Atmospheric concentrations of organic carbon (OC), water soluble organic
carbon (WSOC) and HULIS were determined, and UV/Vis spectroscopic
properties, solubility and conductivity of HULIS in aqueous samples were
investigated. Atmospheric concentrations of OC and WSOC were 8.5 and 4.6 μg m<sup>−3</sup>, respectively. Hydrophilic WSOC accounted for 39% of
WSOC, carbon in HULIS made up 47% of WSOC, and 14% of WSOC was
retained on the separation column by irreversible adsorption. Overall
average molecular mass and aromatic carbon abundance of HULIS were estimated
from molar absorptivity to be 556 Da and 12%, respectively. Both results
are substantially smaller than for standard reference fulvic acids, which
imply different mechanisms for the formation processes of atmospheric HULIS
and aquatic or terrestrial humic matter. HULIS were found to be water
soluble as ionic unimers with a saturation concentration of 2–3 g l<sup>−1</sup>.
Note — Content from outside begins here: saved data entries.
## config.mk

```make
export PLATFORM = sky130hd
export DESIGN_NAME = uart_rx_fifo
export DESIGN_NICKNAME = d
export VERILOG_FILES = /design/src/rtl/uart_pkg.sv /design/src/rtl/uart_fifo_mem.sv /design/src/rtl/uart_rx_fifo.sv
export SDC_FILE = /design/constraint.sdc
export NUM_CORES = 1
export LEC_CHECK = 0
export CAP_MARGIN = 20
export CORE_ASPECT_RATIO = 2
export CORE_MARGIN = 2
export CORE_UTILIZATION = 25
export DETAILED_ROUTE_END_ITERATION = 12
export PLACE_DENSITY = 0.51
export SETUP_SLACK_MARGIN = 0.2
export SLEW_MARGIN = 30
export SYNTH_ARGS = -nofsm -noshare
export SYNTH_HDL_FRONTEND = slang
export SYNTH_SLANG_ARGS = --single-unit
```

## constraint.sdc

```tcl
create_clock -name clk -period 3.51 [get_ports clk]
set_input_delay 0.351 -clock clk [delete_from_list [all_inputs] [get_ports clk]]
set_output_delay 0.351 -clock clk [all_outputs]
set_load 0.05 [all_outputs]
```

## src/rtl/uart_pkg.sv

```systemverilog
// Shared UART types and sizing constants.
// Contents:
//   UART_DATA_W        - width of one UART character
//   DEFAULT_FIFO_DEPTH - default byte depth for UART FIFOs
//   uart_byte_t        - one received/transmitted character
//   rx_entry_t         - stored receive entry: error tag plus data byte
package uart_pkg;

  localparam int UART_DATA_W        = 8;
  localparam int DEFAULT_FIFO_DEPTH = 16;

  typedef logic [UART_DATA_W-1:0] uart_byte_t;

  typedef struct packed {
    logic       err;
    uart_byte_t data;
  } rx_entry_t;

endpackage

```

## src/rtl/uart_fifo_mem.sv

```systemverilog
// Simple dual-port register array: synchronous write, registered read.
// Intended to back both the RX and a future TX FIFO.
// Ports:
//   clk, rst             - clock; async active-high reset (read register only)
//   wr_en_i/wr_addr_i/wr_data_i - write port, commits on rising edge
//   rd_en_i/rd_addr_i    - read request; data appears on rd_data_o next cycle
//   rd_data_o            - registered read data, holds when rd_en_i is low
module uart_fifo_mem
  import uart_pkg::*;
#(
  parameter int DATA_W = UART_DATA_W,
  parameter int DEPTH  = DEFAULT_FIFO_DEPTH,
  parameter int ADDR_W = 4
) (
  input  logic              clk,
  input  logic              rst,
  input  logic              wr_en_i,
  input  logic [ADDR_W-1:0] wr_addr_i,
  input  logic [DATA_W-1:0] wr_data_i,
  input  logic              rd_en_i,
  input  logic [ADDR_W-1:0] rd_addr_i,
  output logic [DATA_W-1:0] rd_data_o
);

  logic [DATA_W-1:0] mem_q [DEPTH];
  logic [DATA_W-1:0] rd_data_q;

  // Array contents are not reset; only the read register is.
  always_ff @(posedge clk) begin
    if (wr_en_i) mem_q[wr_addr_i] <= wr_data_i;
  end

  // Same-address write and read in one cycle returns the old entry,
  // which is what a full FIFO with a simultaneous read relies on.
  always_ff @(posedge clk or posedge rst) begin
    if (rst)          rd_data_q <= '0;
    else if (rd_en_i) rd_data_q <= mem_q[rd_addr_i];
  end

  assign rd_data_o = rd_data_q;

endmodule

```

## src/rtl/uart_rx_fifo.sv

```systemverilog
// Receive FIFO sitting directly behind the UART receiver.
// Each rising edge of rx_valid_in captures one frame into a circular buffer;
// the consumer pops bytes with rd_en (one-cycle read latency).
// Optional build macro: FRAME_ERR_STORE_EN
//   defined   - errored frames are stored with a tag, returned on rd_err
//   undefined - errored frames are dropped, rd_err is tied 0
// Ports:
//   clk, rst       - clock; async active-high reset
//   rx_valid_in    - frame complete (edge-detected)
//   rx_error_in    - frame error, sampled with the rx_valid_in rising edge
//   rx_data_in     - received byte, sampled with the rx_valid_in rising edge
//   rd_en          - pop request
//   rd_data/rd_err - popped byte and its error tag, valid with rd_valid
//   rd_valid       - one-cycle pulse after an accepted pop
//   empty/full/almost_full/count - occupancy status
//   overrun        - sticky: a frame was lost to a full FIFO
//   frame_err      - sticky: an errored frame was received
//   clr_flags      - clears overrun and frame_err (a same-cycle set wins)
module uart_rx_fifo
  import uart_pkg::*;
#(
  parameter int DEPTH    = DEFAULT_FIFO_DEPTH,
  parameter int ADDR_W   = 4,
  parameter int AF_LEVEL = 12
) (
  input  logic             clk,
  input  logic             rst,
  input  logic             rx_valid_in,
  input  logic             rx_error_in,
  input  uart_byte_t       rx_data_in,
  input  logic             rd_en,
  output uart_byte_t       rd_data,
  output logic             rd_valid,
  output logic             rd_err,
  output logic             empty,
  output logic             full,
  output logic             almost_full,
  output logic [ADDR_W:0]  count,
  output logic             overrun,
  output logic             frame_err,
  input  logic             clr_flags
);

  localparam int CNT_W = ADDR_W + 1;
  localparam logic [ADDR_W:0] AF_CNT = CNT_W'(AF_LEVEL);

`ifdef FRAME_ERR_STORE_EN
  localparam int MEM_W = $bits(rx_entry_t);
`else
  localparam int MEM_W = UART_DATA_W;
`endif

  logic            rx_valid_q;
  logic [ADDR_W:0] wr_ptr_q, wr_ptr_d;
  logic [ADDR_W:0] rd_ptr_q, rd_ptr_d;
  logic [ADDR_W:0] count_q, count_d;
  logic            rd_valid_q;
  logic            overrun_q, overrun_d;
  logic            frame_err_q, frame_err_d;

  logic             wr_evt, err_drop, wr_accept, rd_accept;
  logic [MEM_W-1:0] mem_wr_data, mem_rd_data;

  assign empty       = (wr_ptr_q == rd_ptr_q);
  assign full        = (wr_ptr_q[ADDR_W] != rd_ptr_q[ADDR_W]) &&
                       (wr_ptr_q[ADDR_W-1:0] == rd_ptr_q[ADDR_W-1:0]);
  assign almost_full = (count_q >= AF_CNT);
  assign count       = count_q;
  assign overrun     = overrun_q;
  assign frame_err   = frame_err_q;
  assign rd_valid    = rd_valid_q;

  assign wr_evt    = rx_valid_in & ~rx_valid_q;
  assign rd_accept = rd_en & ~empty;

`ifdef FRAME_ERR_STORE_EN
  rx_entry_t rd_entry;
  assign err_drop    = 1'b0;
  assign mem_wr_data = {rx_error_in, rx_data_in};
  assign rd_entry    = mem_rd_data;
  assign rd_data     = rd_entry.data;
  assign rd_err      = rd_entry.err;
`else
  assign err_drop    = wr_evt & rx_error_in;
  assign mem_wr_data = rx_data_in;
  assign rd_data     = mem_rd_data;
  assign rd_err      = 1'b0;
`endif

  // A full FIFO still takes the write when a pop frees a slot the same cycle.
  assign wr_accept = wr_evt & ~err_drop & (~full | rd_accept);

  always_comb begin
    wr_ptr_d    = wr_ptr_q;
    rd_ptr_d    = rd_ptr_q;
    overrun_d   = overrun_q;
    frame_err_d = frame_err_q;
    if (wr_accept) wr_ptr_d = wr_ptr_q + 1'b1;
    if (rd_accept) rd_ptr_d = rd_ptr_q + 1'b1;
    count_d = wr_ptr_d - rd_ptr_d;
    if (clr_flags) begin
      overrun_d   = 1'b0;
      frame_err_d = 1'b0;
    end
    // Set events are applied after the clear so they take priority.
    if (wr_evt & ~err_drop & ~wr_accept) overrun_d   = 1'b1;
    if (wr_evt & rx_error_in)            frame_err_d = 1'b1;
  end

  // rx_valid_q resets high so a receiver already asserting valid
  // out of reset does not produce a phantom write.
  always_ff @(posedge clk or posedge rst) begin
    if (rst) begin
      rx_valid_q  <= 1'b1;
      wr_ptr_q    <= '0;
      rd_ptr_q    <= '0;
      count_q     <= '0;
      rd_valid_q  <= 1'b0;
      overrun_q   <= 1'b0;
      frame_err_q <= 1'b0;
    end else begin
      rx_valid_q  <= rx_valid_in;
      wr_ptr_q    <= wr_ptr_d;
      rd_ptr_q    <= rd_ptr_d;
      count_q     <= count_d;
      rd_valid_q  <= rd_accept;
      overrun_q   <= overrun_d;
      frame_err_q <= frame_err_d;
    end
  end

  uart_fifo_mem #(
    .DATA_W (MEM_W),
    .DEPTH  (DEPTH),
    .ADDR_W (ADDR_W)
  ) u_mem (
    .clk       (clk),
    .rst       (rst),
    .wr_en_i   (wr_accept),
    .wr_addr_i (wr_ptr_q[ADDR_W-1:0]),
    .wr_data_i (mem_wr_data),
    .rd_en_i   (rd_accept),
    .rd_addr_i (rd_ptr_q[ADDR_W-1:0]),
    .rd_data_o (mem_rd_data)
  );

endmodule

```

Yosys cells after proc, flatten, opt, wreduce, memory -nomap -nowiden --
Memory sizes are Yosys's and may differ from the RTL's. A register that Yosys moved wholly into a read port is not among the register bits. Cells that the tools add are included.
Storage, ports and cells: bits in registers 19, memory bits (writable) 128, input bits 14, output and inout bits 20, word-level logic and storage cells 37, memories kept 1
Cells by class: add/subtract/negate cells 3, magnitude comparators 1, eq/ne operators 3, multiplexer cells 7, bitwise operators 12, reduce and logical (&&, ||, !) cells 3
Memory list:
- u_mem.mem_q | depth 16, bits a word 8, read ports 1, clocked after memory_dff 1, write ports 1, RTL line uart_fifo_mem.sv:25 | logic [DATA_W-1:0] mem_q [DEPTH];
Operators with widths (count):
- adder 5 x 1 -> 5 bit, second input constant | 2
- two-way mux 5 bit | 2
- AND 1 bit | 6
- == test 5 bit | 1
- >= comparator 5 x 4 -> 1 bit, second input constant | 1
- two-way mux 1 bit | 5
- NOT 1 bit | 5
- subtractor 5 bit | 1
- == test 4 bit | 1
- nonzero test 2 bit | 2
- logical AND 1 bit | 1
- != test 1 bit | 1
- bitwise OR 1 bit | 1

Depth between registers and ports, before layout --
Gate-level depths: netlist of run 1.
depth after elaboration 9, depth in mapped cells 13, depth with buffers taken out 11

Modules after synthesis --
Synthesis of run 1 repeated with hierarchy kept, for this count alone.
Second synthesis, totals: cell total of the unflattened synthesis 324, area total of the unflattened synthesis 6344.8 um^2
Modules (own cells, without submodules):
- uart_fifo_mem | instances 1, cells each 241, area an instance 5335.1 um^2, seq. area each 4043.9 um^2
- uart_rx_fifo | instances 1, cells each 83, area an instance 1009.7 um^2, seq. area each 476.7 um^2

Worst setup path before layout of run 1 --
No wires, ideal clock.
path kind register to register, from register wr_ptr_q[3], to register count_q[4] (netlist: count[4]), library setup time 0.080 ns, data arrival time 2.604 ns, path slack 0.826 ns, stages on the path, launching flop included 14, buffers on the path 2, period minus slack after synthesis 2.684 ns, cell sequence dfrtp_1 > buf_2 > xor2_1 > nor4_4 > a21boi_1 > buf_2 > xor2_1 > ha_1 > inv_1 > fa_1 > a21o_1 > a21oi_1 > xnor2_1 > xnor2_1
On the way: elaborated cells between the ends (all ways) 12, those cells by class add/sub: 2; eq/ne: 2; mux: 2; bitwise: 5; reduce/logical: 1
RTL lines:
- from (decl) | RTL line uart_rx_fifo.sv:54 | logic [ADDR_W:0] wr_ptr_q, wr_ptr_d;
- from (signal assigned) | RTL line uart_rx_fifo.sv:123 | wr_ptr_q <= wr_ptr_d;
- == test 5 bit | RTL line uart_rx_fifo.sv:64 | assign empty = (wr_ptr_q == rd_ptr_q);
- NOT 1 bit | RTL line uart_rx_fifo.sv:74 | assign rd_accept = rd_en & ~empty;
- AND 1 bit | RTL line uart_rx_fifo.sv:74
- two-way mux 5 bit | RTL line uart_rx_fifo.sv:99 | if (rd_accept) rd_ptr_d = rd_ptr_q + 1'b1;
- via rd_ptr_d[0] | RTL line uart_rx_fifo.sv:55 | logic [ADDR_W:0] rd_ptr_q, rd_ptr_d;
- subtractor 5 bit | RTL line uart_rx_fifo.sv:100 | count_d = wr_ptr_d - rd_ptr_d;
- via count_d[4] | RTL line uart_rx_fifo.sv:56 | logic [ADDR_W:0] count_q, count_d;
- to (signal assigned) | RTL line uart_rx_fifo.sv:125 | count_q <= count_d;
- to (decl) | RTL line uart_rx_fifo.sv:56
The timed path passes the listed nets, and every way through them passes these cells. A chain may end at the register's enable or synchronous reset.

Worst setup path in the final report of run 1 --
from register wr_ptr_q[3], to register count_q[4] (netlist: count[4])
On the way: longest elaborated chain between the ends 7, elaborated cells between the ends (all ways) 12, those cells by class add/sub: 2; eq/ne: 2; mux: 2; bitwise: 5; reduce/logical: 1
Ends and longest elaborated chain:
- == test 5 bit or == test 4 bit (tied branches) | RTL line uart_rx_fifo.sv:64, uart_rx_fifo.sv:66
- NOT 1 bit or logical AND 1 bit (tied branches) | RTL line uart_rx_fifo.sv:74, uart_rx_fifo.sv:65
- AND 1 bit or NOT 1 bit (tied branches) | RTL line uart_rx_fifo.sv:74, uart_rx_fifo.sv:91
- bitwise OR 1 bit | RTL line uart_rx_fifo.sv:91 | assign wr_accept = wr_evt & ~err_drop & (~full | rd_accept);
- AND 1 bit | RTL line uart_rx_fifo.sv:91
- two-way mux 5 bit | RTL line uart_rx_fifo.sv:98 | if (wr_accept) wr_ptr_d = wr_ptr_q + 1'b1;
- subtractor 5 bit * | RTL line uart_rx_fifo.sv:100
- via count_d[4] | RTL line uart_rx_fifo.sv:56
Mark *: on every way through the listed nets, which the timed path passes. The rest lies on a longest branch.

==> run summary, run 1 <==
Least-Margin Pin Slew: 0.823 ns
PortBufs: 32
Setup Buffers After CTS: 0
Req. time, crit path: 3.78 ns
Unique masters post-synth: 39
Total Wirelength: 13000 µm
Post-Synth Adder-Cell Area: 2.07%
Power Dens Cells: 817 nW/µm²
CP Launch Type: flop
die footprint: 27000 µm²
top-area cell type share of the netlist area: 59.9%
Final Hold Vio Count: 0
Place WS: 0.560 ns
largest net degree at the start of global routing: 53
Critical-path top delay cell: dfrtp_1
mean post-synth cell area: 17.7 µm²
number of core rows: 83
Final Skew: 0.00879 ns
H-tree levels: 4
simple-gate share of the synthesized area: 5.17%
Max stage delay on crit path: 0.49 ns
Synth Area in Compound Gates: 4.49%
setup ws final: 0.634 ns
fin. max-slew vios: 0
crit-path leading delay family: XOR/XNOR gates
RSZ-0062 raised after global routing: no
fin crit period: 2.88 ns
area of the mapped netlist: 6410 µm²
initial core utilization: 25.2%
main area contributors after synthesis: edfxtp_1, dfrtp_1, mux4_1, mux4_2, ha_1
Final ANT Viol Nets: 0
synth-to-layout area growth: 20.0%
global placement routability congestion: 0.743
arrival time at the worst endpoint: 3.15 ns
XOR/XNOR Fraction of Synth Area: 2.73%
Root Buffer: clkbuf_16
placed cells: 731
max cap viols: 0
# nets final: 434
fin area: 7700 µm²
Worst-Skew Late Latency: 0.42 ns
Fmax: 348 MHz
Total GRT Usage: 10.2%
async set-reset flop share out of synthesis: 17.4%
fin crit share: 82.0%
# DRC: 0
# diodes: 0
Synth Warn #: 0
post-route non-filler standard cell count: 762
I/O Pins: 34
setup tns final: 0 ns
status: complete, no violations
fill cell count: 2508
most frequent cell on the critical path: xnor2_1
gr ovfl total: 0
Crit. End Element: flop
drt wl/cell: 17.0 µm
slew margin rel.: 43.7%
Hold Buf Count CTS: 0
core area: 25400 µm²
Top FF cell, synth: edfxtp_1
Syn Inst Count: 362
critical path type: flop to flop
CTS clk-pin slew, worst paths: 0.06 ns
largest family of logic cells by synthesized area: multiplexers
drt via density: 4.22
Seq cells post-synth: 155
Post-Place Cell Area: 7140 µm²
vias: 3219
fraction of layout cells with a size suffix above 1: 16.1%
syn_nets: 386
Setup-failing EPs final: 0
initial antenna violation count: 0
Seq/Total Area, Yosys: 70.5%
DR pass1 iterations: 4
EDFF count, synth: 128
Max FO, Critical Path: 10
most instantiated cells after synthesis: edfxtp_1, dfrtp_1, nor2_1
maximum vdd drop: 0.359 mV
vias in the first global route: 3307
Worst Hold Class: primary input to asynchronous set/reset pin
Synth area leader: edfxtp_1
CP bufs+invs: 1
first-pass GRT wire length: 20000 µm
Iteration-0 DRC Markers: 170
DIE HEIGHT: 231 µm
count leader, synth: edfxtp_1
CTS tree: built
clk buf depth: 2
CTS buffer count: 17
CTS resizes: 0
Post-DP HPWL: 8270 µm
worst-path cell chain: xor2_1 > nor4_4 > a21oi_2 > xnor2_1 > ha_1 > inv_1 > fa_1 > a21o_1 > a21oi_1 > xnor2_1 > xnor2_1
mux share of post-synthesis cell area: 12.3%
leakage power: 2.64 nW
clk sinks: 155
die width: 117 µm
[kinds of logic after synthesis]
group | Yosys count
AO/OA/AOI/OAI | 43
XOR/XNOR | 20
adder cells (fa/ha/maj) | 10
buffers and inverters | 29
flip-flops | 155
multiplexers | 41
other | 1
AND/OR/NAND/NOR | 63
[cells in the final DEF, fill, tap and decap left out, drive strengths merged, types with 3 or more instances in the layout]
master         netlist  layout
a211oi               8       8
a2111oi              8       8
nor2                23      23
buf                 14      19
mux2                 9       9
nor2b               16      16
a21o                 3       3
clkbuf               6      19
nand4                3       3
clkinv               0       8
mux2i                8       8
ha                   9       9
inv                  9      10
clkdlybuf4s50        0      30
mux4                24      24
a21oi               19      19
xor2                11      11
xnor2                9       9
dfrtp               26      26
edfxtp             128     128
nor3                 4       4
nand2                8       8
[worst paths after layout]
path | startpoint | end | slack (ns) | cells past startpoint
setup / recovery | wr_ptr_q[3] | count[4] | 0.63 | 11
setup reg to reg | wr_ptr_q[3] | count[4] | 0.63 | 11
hold / removal | rst | frame_err | 0.33 | 2
min in group clk | rx_valid_in | rx_valid_q | 0.40 | 1
hold reg to reg | frame_err | frame_err | 0.51 | 1
max in group asynchronous | rst | rd_ptr_q[2] | 2.76 | 2
[power by group]
part / internal (mW) / switching [mW]
sequential: 2.18 / 0.127
clock: 1.04 / 0.696
combinational: 0.913 / 1.34
total: 4.13 / 2.16
[worst register-to-register path, delay by kind of cell (launching register included)]
kind                     cells  cell delay, ns
XOR/XNOR                     4            0.71
adder cells (fa/ha/maj)      2            0.58
AO/OA/AOI/OAI                3            0.54
flip-flops                   1            0.49
AND/OR/NAND/NOR              1            0.35
buffers and inverters        1            0.06
[flip-flops by register name (all words and copies together), names as in the netlist]
signal,flops
rx_valid_q,1
frame_err,1
overrun,1
wr_ptr_q,5
u_mem.rd_data_o,8
count,5
u_mem.mem_q,128
rd_ptr_q,5
rd_valid,1
[stage by stage]
step                      hold slack [ns]  utilization (%)  total power, mW
after floorplan                     0.355                -             4.02
after global placement              0.503             28.1             4.65
after detailed placement            0.516             28.1             4.64
after CTS                           0.334             30.3             6.39
after global routing                0.369             30.3             6.65
final                               0.329             30.3             6.29
[layer usage]
metal | up-vias | wire [µm] | GRT usage (%) | part of all wire, %
li1 | 1507 | - | - | -
met1 | 1630 | 6010 | 14.2 | 46
met2 | 68 | 6390 | 15.8 | 49
met3 | 14 | 451 | 2.21 | 3.5
met4 | 0 | 134 | 3.09 | 1.0
met5 | - | 0 | 0 | 0
[layout make-up]
cell class                 instances  area, µm²  share of cell area [%]
clock inverter                    12        125                    1.63
tap                              340        425                    5.53
inverter                           9       33.8                   0.439
multi-input combinational        178       1720                    22.3
clock buffer                      19        433                    5.62
timing repair buffer              49        443                    5.75
sequential                       155       4520                    58.7
Note: power is estimated with default switching activity, not from simulation.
Their solubility increased again with total HULIS concentration being above
approximately 4 g l<sup>−1</sup>, which was most likely explained by the formation
of HULIS aggregates. Solubility increased linearly from approximately 5 up
to 20 g l<sup>−1</sup> of dissolved HULIS concentration. The ionic dissolution was
confirmed by electrochemical conductivity in the investigated concentration
interval. Limiting molar conductivity was extrapolated and this was utilized
to determine the apparent dissociation degree of HULIS for different
concentrations. The dissociation degree was further applied to derive the
concentration dependence of the van't Hoff factor of HULIS. The van't Hoff
factor decreased monotonically with HULIS concentration; the decrease was
substantial for dilute solutions and the relationship became weak for rather
concentrated solutions.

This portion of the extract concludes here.